The report does not reveal why 2.5 gigawatts of power generation was disconnected from the Spanish grid before the blackout. 

France and Morocco were temporarily unable to export electricity to Spain because interconnections were disconnected. 

High levels of renewable energy generation did not cause the blackout that hit Spain and Portugal on 28 April 2025, according to the European Network of Transmission System Operators for Electricity (ENTSO-E).  

The group published an initial report on the status of the blackout investigation earlier this month. The report is a fact-finding identification rather than a full conclusion. That conclusion will be published in the first quarter of 2026. 

The EU Agency for the Cooperation of Energy Regulators and several national regulators contributed. But the main analysis came from transmission system operators (TSOs) that are members of ENTSO-E (including Spanish and Portuguese TSOs), which might cast doubt on the full impartiality of future conclusions. However, at the fact-finding stage, some neutrality can still be assumed. 

The report revealed that the climate conditions on 28 April were typical for that time of year, in terms of temperature, sunlight and wind speeds. Therefore, the hypothesis that excess renewable generation compared to the norm caused the blackout can be discarded. 

Several charts in the report show that wind and solar generation on the morning before the event were aligned with the previous days and other identical April days. Electricity demand before the blackout was also at a typical level. A sudden massive surge in power demand can also be rejected as a driver of the blackout. 

The chronology of the event shows that between 12:32PM and 12:33PM, the Iberian Peninsula lost 2.5 gigawatts (GW) of renewable and thermal power generation. Compared to the scale of Spanish demand, 2.5GW of generation is considerable. 

While the report does not reveal the cause of these massive disconnections from the grid, it clearly shows the impact on the grid: The voltage level surged beyond its normal level, from 400 kilovolts to 435 kilovolts. At 12:33PM, the peninsula was fully desynchronised with the rest of the European power system. The loss of voltage control soon spread to the whole peninsula. 

Interconnections with France and Morocco were then suspended. Therefore, Spain’s neighbours cannot be held accountable for failing to export electricity. 

A parallel event that occurred simultaneously was the deviation of the frequency from 50 hertz to 47 hertz. The magnitude of this deviation is massive; power systems are designed to keep frequency changes below 0.01 hertz. 

Following this frequency change, Spanish grid operator REE should have stabilised the grid by dispatching frequency containment reserve (FCR) within 30 seconds or frequency restoration reserve (FRR) within 15 minutes. However, it did not activate manual FRR until 12:06AM on 29 April. The report does not mention FCR. 

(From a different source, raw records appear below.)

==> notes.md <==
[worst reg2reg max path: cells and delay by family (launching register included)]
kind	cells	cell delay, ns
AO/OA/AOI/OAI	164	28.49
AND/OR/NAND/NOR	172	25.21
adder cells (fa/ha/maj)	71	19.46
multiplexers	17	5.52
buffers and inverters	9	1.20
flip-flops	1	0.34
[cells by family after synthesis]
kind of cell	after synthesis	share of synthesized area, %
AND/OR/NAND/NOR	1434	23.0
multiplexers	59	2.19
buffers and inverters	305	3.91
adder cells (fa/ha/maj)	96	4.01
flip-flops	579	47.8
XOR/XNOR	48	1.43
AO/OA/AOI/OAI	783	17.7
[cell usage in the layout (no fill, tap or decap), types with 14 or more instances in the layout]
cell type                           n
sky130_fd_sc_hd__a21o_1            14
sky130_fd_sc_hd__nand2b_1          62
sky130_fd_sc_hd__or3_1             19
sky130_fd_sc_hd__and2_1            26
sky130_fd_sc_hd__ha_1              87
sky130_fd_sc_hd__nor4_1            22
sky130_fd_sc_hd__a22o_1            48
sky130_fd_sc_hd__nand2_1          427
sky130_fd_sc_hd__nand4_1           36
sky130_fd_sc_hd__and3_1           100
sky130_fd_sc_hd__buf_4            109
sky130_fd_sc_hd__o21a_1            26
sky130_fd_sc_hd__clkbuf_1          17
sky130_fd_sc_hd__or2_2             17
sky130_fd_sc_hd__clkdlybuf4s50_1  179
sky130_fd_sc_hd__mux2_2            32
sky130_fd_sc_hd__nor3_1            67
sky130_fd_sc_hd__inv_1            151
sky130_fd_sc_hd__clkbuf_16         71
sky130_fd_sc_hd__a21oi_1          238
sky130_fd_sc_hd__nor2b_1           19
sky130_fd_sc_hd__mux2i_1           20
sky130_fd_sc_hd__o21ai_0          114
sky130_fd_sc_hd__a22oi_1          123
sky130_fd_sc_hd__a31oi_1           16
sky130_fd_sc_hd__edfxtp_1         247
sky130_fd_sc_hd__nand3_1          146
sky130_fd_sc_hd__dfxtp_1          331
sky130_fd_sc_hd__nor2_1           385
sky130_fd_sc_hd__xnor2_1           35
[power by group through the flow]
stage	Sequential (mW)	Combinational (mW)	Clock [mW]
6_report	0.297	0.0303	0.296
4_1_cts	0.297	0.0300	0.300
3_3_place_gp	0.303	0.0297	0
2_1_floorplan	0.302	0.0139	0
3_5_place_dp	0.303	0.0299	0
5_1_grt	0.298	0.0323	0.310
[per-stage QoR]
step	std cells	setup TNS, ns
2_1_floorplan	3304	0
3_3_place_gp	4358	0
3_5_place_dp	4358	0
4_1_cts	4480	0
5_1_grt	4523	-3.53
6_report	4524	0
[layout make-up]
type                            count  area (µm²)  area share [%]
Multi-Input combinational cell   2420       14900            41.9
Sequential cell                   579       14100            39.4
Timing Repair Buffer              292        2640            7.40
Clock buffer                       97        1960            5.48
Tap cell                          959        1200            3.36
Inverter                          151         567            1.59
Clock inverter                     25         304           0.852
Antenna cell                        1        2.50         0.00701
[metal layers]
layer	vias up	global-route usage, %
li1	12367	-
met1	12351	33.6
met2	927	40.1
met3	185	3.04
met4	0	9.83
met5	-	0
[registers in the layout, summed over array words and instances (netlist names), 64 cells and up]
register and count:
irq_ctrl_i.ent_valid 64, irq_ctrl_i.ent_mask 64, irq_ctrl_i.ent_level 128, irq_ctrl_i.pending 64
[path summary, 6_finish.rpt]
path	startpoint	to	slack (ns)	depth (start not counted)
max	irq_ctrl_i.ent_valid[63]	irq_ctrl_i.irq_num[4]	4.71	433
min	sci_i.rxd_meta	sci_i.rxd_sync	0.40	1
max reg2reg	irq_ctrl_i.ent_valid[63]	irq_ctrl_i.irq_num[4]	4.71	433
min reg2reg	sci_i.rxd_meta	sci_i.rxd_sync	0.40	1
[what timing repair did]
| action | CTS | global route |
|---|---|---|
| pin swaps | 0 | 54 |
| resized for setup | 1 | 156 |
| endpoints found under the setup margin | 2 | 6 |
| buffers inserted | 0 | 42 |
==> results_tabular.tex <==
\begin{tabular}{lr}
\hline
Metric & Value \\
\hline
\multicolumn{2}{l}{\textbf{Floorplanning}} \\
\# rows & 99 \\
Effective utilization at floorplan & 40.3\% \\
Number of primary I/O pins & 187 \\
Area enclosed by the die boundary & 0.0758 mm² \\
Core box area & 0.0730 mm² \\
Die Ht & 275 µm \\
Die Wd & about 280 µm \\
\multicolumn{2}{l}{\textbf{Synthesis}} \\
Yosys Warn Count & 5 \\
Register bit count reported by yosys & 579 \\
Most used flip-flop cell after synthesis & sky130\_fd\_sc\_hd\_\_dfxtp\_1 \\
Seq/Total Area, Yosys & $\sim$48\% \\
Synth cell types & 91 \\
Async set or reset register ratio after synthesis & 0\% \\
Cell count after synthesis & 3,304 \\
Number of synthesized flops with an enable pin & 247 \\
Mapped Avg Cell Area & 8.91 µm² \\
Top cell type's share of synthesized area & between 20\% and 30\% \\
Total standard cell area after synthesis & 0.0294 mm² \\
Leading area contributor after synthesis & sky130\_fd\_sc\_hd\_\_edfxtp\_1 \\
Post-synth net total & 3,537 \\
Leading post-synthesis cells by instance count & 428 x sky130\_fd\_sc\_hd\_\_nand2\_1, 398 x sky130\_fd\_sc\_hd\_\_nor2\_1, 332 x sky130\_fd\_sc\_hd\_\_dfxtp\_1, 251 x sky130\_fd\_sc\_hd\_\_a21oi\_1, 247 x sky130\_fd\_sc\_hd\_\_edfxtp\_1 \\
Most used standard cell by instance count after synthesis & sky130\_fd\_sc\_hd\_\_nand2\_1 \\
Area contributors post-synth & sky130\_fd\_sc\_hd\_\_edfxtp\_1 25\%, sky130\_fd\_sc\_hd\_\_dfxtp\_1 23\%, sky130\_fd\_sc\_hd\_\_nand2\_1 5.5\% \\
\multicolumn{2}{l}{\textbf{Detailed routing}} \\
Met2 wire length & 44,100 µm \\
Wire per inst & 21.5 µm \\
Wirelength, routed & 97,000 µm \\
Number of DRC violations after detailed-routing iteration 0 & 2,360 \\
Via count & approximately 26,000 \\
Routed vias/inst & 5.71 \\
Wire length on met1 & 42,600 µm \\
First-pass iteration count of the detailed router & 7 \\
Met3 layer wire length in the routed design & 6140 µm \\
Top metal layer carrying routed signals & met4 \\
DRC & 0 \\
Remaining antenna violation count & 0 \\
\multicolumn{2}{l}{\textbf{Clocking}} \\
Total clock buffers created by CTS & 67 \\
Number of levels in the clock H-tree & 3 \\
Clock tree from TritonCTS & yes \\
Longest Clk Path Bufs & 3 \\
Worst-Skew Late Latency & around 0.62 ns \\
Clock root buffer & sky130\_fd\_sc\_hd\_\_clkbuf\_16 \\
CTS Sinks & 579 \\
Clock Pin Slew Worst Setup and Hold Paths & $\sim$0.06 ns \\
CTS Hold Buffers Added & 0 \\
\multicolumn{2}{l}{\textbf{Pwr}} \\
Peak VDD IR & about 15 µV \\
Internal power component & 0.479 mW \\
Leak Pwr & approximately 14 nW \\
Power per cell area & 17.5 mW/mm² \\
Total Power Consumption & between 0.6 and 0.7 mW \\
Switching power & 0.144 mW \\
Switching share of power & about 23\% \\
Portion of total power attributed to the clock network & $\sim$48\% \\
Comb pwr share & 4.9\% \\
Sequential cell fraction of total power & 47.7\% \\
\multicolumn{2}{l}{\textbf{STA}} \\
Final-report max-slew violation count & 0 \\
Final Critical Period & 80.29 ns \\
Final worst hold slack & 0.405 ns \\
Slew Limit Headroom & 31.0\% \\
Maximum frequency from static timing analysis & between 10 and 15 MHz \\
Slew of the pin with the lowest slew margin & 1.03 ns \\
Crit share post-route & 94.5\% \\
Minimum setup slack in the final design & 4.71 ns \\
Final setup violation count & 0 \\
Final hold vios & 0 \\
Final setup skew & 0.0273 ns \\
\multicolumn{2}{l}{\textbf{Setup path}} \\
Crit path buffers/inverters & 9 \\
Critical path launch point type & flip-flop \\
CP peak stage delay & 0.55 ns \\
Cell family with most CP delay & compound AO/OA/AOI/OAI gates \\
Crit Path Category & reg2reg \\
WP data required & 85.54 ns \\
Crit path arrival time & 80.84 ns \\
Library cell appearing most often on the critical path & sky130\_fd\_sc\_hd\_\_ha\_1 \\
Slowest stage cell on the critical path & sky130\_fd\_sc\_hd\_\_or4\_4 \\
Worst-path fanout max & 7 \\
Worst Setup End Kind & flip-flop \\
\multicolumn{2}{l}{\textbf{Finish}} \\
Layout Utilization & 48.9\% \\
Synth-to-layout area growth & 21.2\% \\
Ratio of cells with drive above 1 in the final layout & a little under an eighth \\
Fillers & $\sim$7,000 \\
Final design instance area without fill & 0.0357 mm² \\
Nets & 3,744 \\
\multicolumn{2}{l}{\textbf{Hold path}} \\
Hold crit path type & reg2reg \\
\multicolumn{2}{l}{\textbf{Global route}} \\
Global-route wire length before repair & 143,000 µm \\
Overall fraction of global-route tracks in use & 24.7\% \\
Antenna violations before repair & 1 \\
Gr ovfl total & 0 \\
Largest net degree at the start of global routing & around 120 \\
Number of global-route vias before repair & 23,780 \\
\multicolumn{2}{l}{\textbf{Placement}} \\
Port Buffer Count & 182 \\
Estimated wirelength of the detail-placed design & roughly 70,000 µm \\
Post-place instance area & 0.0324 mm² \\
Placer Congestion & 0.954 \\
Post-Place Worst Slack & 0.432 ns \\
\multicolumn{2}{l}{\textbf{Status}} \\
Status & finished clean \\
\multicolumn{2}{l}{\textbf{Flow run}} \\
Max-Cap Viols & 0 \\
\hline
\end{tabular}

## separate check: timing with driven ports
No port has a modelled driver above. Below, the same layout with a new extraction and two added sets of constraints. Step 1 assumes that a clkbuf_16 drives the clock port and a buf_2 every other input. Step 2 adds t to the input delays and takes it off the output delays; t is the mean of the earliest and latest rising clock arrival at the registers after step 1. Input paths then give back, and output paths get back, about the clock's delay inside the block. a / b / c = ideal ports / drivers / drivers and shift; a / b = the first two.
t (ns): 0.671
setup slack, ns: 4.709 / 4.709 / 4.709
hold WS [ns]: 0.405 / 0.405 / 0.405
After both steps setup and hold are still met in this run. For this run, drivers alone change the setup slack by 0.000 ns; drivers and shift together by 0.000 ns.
From an optimization exercise on the open Yosys and OpenROAD flow, aimed at small area; shortcuts taken in it are not production practice. Function was checked by simulation only, so behaviour that the tests miss may differ from the original. Power figures rest on the tool's default switching activity, not on a simulated workload.

File: flow/run.sh
#!/bin/bash
# synth_recipe.tcl (not shown) runs the flow's synth.tcl, then flattens the netlist and writes it again
# the make line also repeats each setting of config.mk as NAME=value (left out here)
make -C /OpenROAD-flow-scripts/flow DESIGN_CONFIG=/design/flow/config.mk WORK_HOME=/design/flow/orfs CLKGATE_MAP_FILE= SYNTH_SCRIPT=/design/flow/synth_recipe.tcl finish
File: flow/config.mk
export PLATFORM = sky130hd
export DESIGN_NAME = riscv_multicycle_top
export DESIGN_NICKNAME = riscv_multicycle_top
export VERILOG_FILES = /design/flow/design.v
export SDC_FILE = /design/flow/constraint.sdc
export NUM_CORES = 4
export LEC_CHECK = 0
export CAP_MARGIN = 20
export CORE_MARGIN = 2
export CORE_UTILIZATION = 40
export SLEW_MARGIN = 20
File: flow/constraint.sdc
create_clock -name core_clock -period 15.0 [get_ports {clk}]
set_input_delay 3.0000 -clock core_clock [delete_from_list [all_inputs] [get_ports {clk}]]
set_output_delay 3.0000 -clock core_clock [all_outputs]
set_load 0.01 [all_outputs]
File: flow/design.v
package rv_isa_pkg;
	localparam int XLEN       = 32;
	localparam int REG_ADDR_W = 5;
	localparam logic [6:0] OPC_LUI    = 7'b0110111;
	localparam logic [6:0] OPC_AUIPC  = 7'b0010111;
	localparam logic [6:0] OPC_JAL    = 7'b1101111;
	localparam logic [6:0] OPC_JALR   = 7'b1100111;
	localparam logic [6:0] OPC_BRANCH = 7'b1100011;
	localparam logic [6:0] OPC_LOAD   = 7'b0000011;
	localparam logic [6:0] OPC_STORE  = 7'b0100011;
	localparam logic [6:0] OPC_OP_IMM = 7'b0010011;
	localparam logic [6:0] OPC_OP     = 7'b0110011;
	typedef struct packed {
		logic [6:0] funct7;
		logic [4:0] rs2;
		logic [4:0] rs1;
		logic [2:0] funct3;
		logic [4:0] rd;
		logic [6:0] opcode;
	} r_fmt_t;
	typedef struct packed {
		logic [11:0] imm11_0;
		logic [4:0]  rs1;
		logic [2:0]  funct3;
		logic [4:0]  rd;
		logic [6:0]  opcode;
	} i_fmt_t;
	typedef struct packed {
		logic [6:0] imm11_5;
		logic [4:0] rs2;
		logic [4:0] rs1;
		logic [2:0] funct3;
		logic [4:0] imm4_0;
		logic [6:0] opcode;
	} s_fmt_t;
	typedef struct packed {
		logic       imm12;
		logic [5:0] imm10_5;
		logic [4:0] rs2;
		logic [4:0] rs1;
		logic [2:0] funct3;
		logic [3:0] imm4_1;
		logic       imm11;
		logic [6:0] opcode;
	} b_fmt_t;
	typedef struct packed {
		logic [19:0] imm31_12;
		logic [4:0]  rd;
		logic [6:0]  opcode;
	} u_fmt_t;
	typedef struct packed {
		logic       imm20;
		logic [9:0] imm10_1;
		logic       imm11;
		logic [7:0] imm19_12;
		logic [4:0] rd;
		logic [6:0] opcode;
	} j_fmt_t;
	typedef union packed {
		r_fmt_t r;
		i_fmt_t i;
		s_fmt_t s;
		b_fmt_t b;
		u_fmt_t u;
		j_fmt_t j;
	} instr_t;
	typedef enum logic [3:0] {
		ALU_ADD  = 4'd0,
		ALU_SUB  = 4'd1,
		ALU_SLL  = 4'd2,
		ALU_SLT  = 4'd3,
		ALU_SLTU = 4'd4,
		ALU_XOR  = 4'd5,
		ALU_SRL  = 4'd6,
		ALU_SRA  = 4'd7,
		ALU_OR   = 4'd8,
		ALU_AND  = 4'd9
	} alu_op_t;
endpackage
package cpu_ctrl_pkg;
	typedef enum logic [8:0] {
		S_INIT = 9'b000000001,
		S_IF   = 9'b000000010,  
		S_IW   = 9'b000000100,  
		S_ID   = 9'b000001000,
		S_EX   = 9'b000010000,
		S_LD   = 9'b000100000,
		S_ST   = 9'b001000000,
		S_RDW  = 9'b010000000,  
		S_WB   = 9'b100000000
	} state_t;
	typedef enum logic [2:0] {
		CLS_ALU    = 3'd0,
		CLS_LOAD   = 3'd1,
		CLS_STORE  = 3'd2,
		CLS_BRANCH = 3'd3,
		CLS_JUMP   = 3'd4,
		CLS_UPPER  = 3'd5
	} inst_class_t;
	localparam int EV_CYCLE      = 0;
	localparam int EV_FETCH      = 1;
	localparam int EV_LOAD       = 2;
	localparam int EV_STORE      = 3;
	localparam int EV_FETCH_WAIT = 4;
	localparam int EV_LOAD_WAIT  = 5;
	localparam int EV_STORE_WAIT = 6;
	localparam int EV_TAKEN      = 7;
	localparam int NUM_EVENTS    = 8;
endpackage
import rv_isa_pkg::*;
module alu
(
	input  logic [XLEN-1:0] a,
	input  logic [XLEN-1:0] b,
	input  rv_isa_pkg::alu_op_t         op,
	output logic [XLEN-1:0] result,
	output logic            zero
);
	logic [4:0] shamt;
	assign shamt = b[4:0];
	always_comb begin
		unique case (op)
			ALU_ADD:  result = a + b;
			ALU_SUB:  result = a - b;
			ALU_SLL:  result = a << shamt;
			ALU_SLT:  result = {{(XLEN-1){1'b0}}, $signed(a) < $signed(b)};
			ALU_SLTU: result = {{(XLEN-1){1'b0}}, a < b};
			ALU_XOR:  result = a ^ b;
			ALU_SRL:  result = a >> shamt;
			ALU_SRA:  result = $unsigned($signed(a) >>> shamt);  
			ALU_OR:   result = a | b;
			ALU_AND:  result = a & b;
			default:  result = '0;
		endcase
	end
	assign zero = (result == '0);
endmodule
import rv_isa_pkg::*;
module reg_file
(
	input  logic                  clk,
	input  logic                  wen,
	input  logic [REG_ADDR_W-1:0] waddr,
	input  logic [REG_ADDR_W-1:0] raddr1,
	input  logic [REG_ADDR_W-1:0] raddr2,
	input  logic [XLEN-1:0]       wdata,
	output logic [XLEN-1:0]       rdata1,
	output logic [XLEN-1:0]       rdata2
);
	logic [XLEN-1:0] regs [2**REG_ADDR_W];
	always_ff @(posedge clk) begin
		if (wen)
			regs[waddr] <= wdata;
	end
	assign rdata1 = (raddr1 == '0) ? '0 : regs[raddr1];
	assign rdata2 = (raddr2 == '0) ? '0 : regs[raddr2];
endmodule
module perf_counter #(
	parameter int CNT_W = 32
) (
	input  logic             clk,
	input  logic             rst,
	input  logic             event_hit,
	output logic [CNT_W-1:0] count
);
	always_ff @(posedge clk) begin
		if (rst)
			count <= '0;
		else if (event_hit)
			count <= count + CNT_W'(1);  
	end
endmodule
import cpu_ctrl_pkg::*;
module cpu_control
(
	input  logic                  clk,
	input  logic                  rst,
	output logic                  ctrl_inst_load,
	output logic                  ctrl_decode_latch,
	output logic                  ctrl_exec_latch,
	output logic                  ctrl_mem_latch,
	output logic                  ctrl_wb_en,
	input  cpu_ctrl_pkg::inst_class_t           ctrl_inst_class,
	input  logic                  ctrl_taken,
	input  logic                  ctrl_rd_nonzero_wen,
	output logic                  inst_req_valid,
	input  logic                  inst_req_ready,
	input  logic                  inst_valid,
	output logic                  inst_ready,
	output logic                  mem_read,
	output logic                  mem_write,
	input  logic                  mem_req_ready,
	input  logic                  read_data_valid,
	output logic                  read_data_ready,
	output logic                  retire_valid,
	output logic [NUM_EVENTS-1:0] events
);
	cpu_ctrl_pkg::state_t state;
	cpu_ctrl_pkg::state_t state_next;
	logic s_if, s_iw, s_id, s_ex, s_ld, s_st, s_rdw, s_wb;
	assign s_if  = (state == S_IF);
	assign s_iw  = (state == S_IW);
	assign s_id  = (state == S_ID);
	assign s_ex  = (state == S_EX);
	assign s_ld  = (state == S_LD);
	assign s_st  = (state == S_ST);
	assign s_rdw = (state == S_RDW);
	assign s_wb  = (state == S_WB);
	always_ff @(posedge clk) begin
		if (rst)
			state <= S_INIT;
		else
			state <= state_next;
	end
	always_comb begin
		state_next = state;  
		unique case (state)
			S_INIT: state_next = S_IF;
			S_IF:   if (inst_req_ready) state_next = S_IW;
			S_IW:   if (inst_valid) state_next = S_ID;
			S_ID:   state_next = S_EX;
			S_EX: begin
				unique case (ctrl_inst_class)
					CLS_LOAD:   state_next = S_LD;
					CLS_STORE:  state_next = S_ST;
					CLS_BRANCH: state_next = S_IF;  
					default:    state_next = S_WB;
				endcase
			end
			S_LD:   if (mem_req_ready) state_next = S_RDW;
			S_ST:   if (mem_req_ready) state_next = S_IF;
			S_RDW:  if (read_data_valid) state_next = S_WB;
			S_WB:   state_next = S_IF;
			default: state_next = S_INIT;
		endcase
	end
	assign inst_req_valid  = s_if;
	assign inst_ready      = s_iw;
	assign mem_read        = s_ld;
	assign mem_write       = s_st;
	assign read_data_ready = s_rdw;
	assign ctrl_inst_load    = s_iw & inst_valid;
	assign ctrl_decode_latch = s_id;
	assign ctrl_exec_latch   = s_ex;
	assign ctrl_mem_latch    = s_rdw & read_data_valid;
	assign ctrl_wb_en        = s_wb & ctrl_rd_nonzero_wen;
	assign retire_valid = s_wb
		| (s_ex & (ctrl_inst_class == CLS_BRANCH))
		| (s_st & mem_req_ready);
	always_comb begin
		events                = '0;
		events[EV_CYCLE]      = 1'b1;  
		events[EV_FETCH]      = s_if & inst_req_ready;
		events[EV_LOAD]       = s_ld & mem_req_ready;
		events[EV_STORE]      = s_st & mem_req_ready;
		events[EV_FETCH_WAIT] = s_if | s_iw;
		events[EV_LOAD_WAIT]  = s_ld | s_rdw;
		events[EV_STORE_WAIT] = s_st;
		events[EV_TAKEN]      = s_ex & ctrl_taken;
	end
endmodule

It is unclear why REE did not use these services promptly. The capacity of the reserves is updated annually based on demand. It should cover at least the loss of the largest capacity plant in the country and protect against a major blackout.  

Had REE dispatched 1.5-2GW of generation within 30 seconds at 12.32PM, it could have probably avoided the subsequent event that led to the full blackout. 

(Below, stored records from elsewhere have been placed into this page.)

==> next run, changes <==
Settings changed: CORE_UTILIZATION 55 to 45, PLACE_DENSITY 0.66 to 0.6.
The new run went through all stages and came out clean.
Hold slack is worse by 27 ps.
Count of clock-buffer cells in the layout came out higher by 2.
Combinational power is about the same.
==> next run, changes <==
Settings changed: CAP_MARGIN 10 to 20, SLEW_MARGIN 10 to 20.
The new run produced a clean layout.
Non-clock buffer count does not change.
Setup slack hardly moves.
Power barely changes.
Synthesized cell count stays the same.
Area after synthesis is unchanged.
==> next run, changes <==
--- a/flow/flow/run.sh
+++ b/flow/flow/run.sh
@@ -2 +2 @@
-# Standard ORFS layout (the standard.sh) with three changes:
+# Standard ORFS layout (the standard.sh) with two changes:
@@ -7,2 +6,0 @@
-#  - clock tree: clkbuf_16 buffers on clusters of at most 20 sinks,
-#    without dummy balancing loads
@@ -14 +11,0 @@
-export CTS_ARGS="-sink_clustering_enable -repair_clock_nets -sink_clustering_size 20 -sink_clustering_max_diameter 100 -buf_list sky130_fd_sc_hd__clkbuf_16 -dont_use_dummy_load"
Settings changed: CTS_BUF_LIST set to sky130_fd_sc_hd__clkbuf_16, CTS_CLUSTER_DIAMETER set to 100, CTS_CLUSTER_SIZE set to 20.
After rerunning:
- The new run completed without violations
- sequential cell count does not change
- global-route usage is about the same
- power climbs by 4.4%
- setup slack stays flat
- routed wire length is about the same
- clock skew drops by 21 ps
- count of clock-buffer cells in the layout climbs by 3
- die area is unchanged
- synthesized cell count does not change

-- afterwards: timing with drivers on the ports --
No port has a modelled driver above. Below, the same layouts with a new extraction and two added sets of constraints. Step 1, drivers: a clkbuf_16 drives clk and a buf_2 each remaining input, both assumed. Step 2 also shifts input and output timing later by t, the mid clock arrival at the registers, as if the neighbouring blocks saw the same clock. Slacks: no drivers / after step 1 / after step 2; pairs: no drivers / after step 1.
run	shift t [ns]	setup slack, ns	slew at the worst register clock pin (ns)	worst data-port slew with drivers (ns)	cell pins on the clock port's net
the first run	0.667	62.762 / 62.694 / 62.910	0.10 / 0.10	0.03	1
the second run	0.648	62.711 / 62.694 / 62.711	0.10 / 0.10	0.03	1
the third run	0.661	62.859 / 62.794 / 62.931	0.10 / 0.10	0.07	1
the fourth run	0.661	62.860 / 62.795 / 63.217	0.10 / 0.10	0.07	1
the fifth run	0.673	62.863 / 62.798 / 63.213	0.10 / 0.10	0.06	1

ENTSO-E reports that the transmission grid restoration process was completed on 29 April at 12:22AM in Portugal and 4:00AM in Spain, almost 16 hours after the first loss of capacity. This is beyond the several hours expected for the replacement reserve to be operational. 

As ENTSO-E continues its investigations into the blackout, the event should serve as a warning for TSOs across Europe as grids become more complex. The focus must now be on strengthening electricity networks and installing more energy storage capacities.  

IEEFA recommended that ENTSO-E and TSOs, under the supervision of the EU Agency for the Cooperation of Energy Regulators, conduct an in-depth review into the sizing and responsiveness of frequency reserves across Europe.  

Jonathan Bruegel

Jonathan Bruegel is a power sector analyst for IEEFA’s Europe team. He has worked more than 20 years in the energy sector and became an expert on power markets worldwide working for several power generation utilities.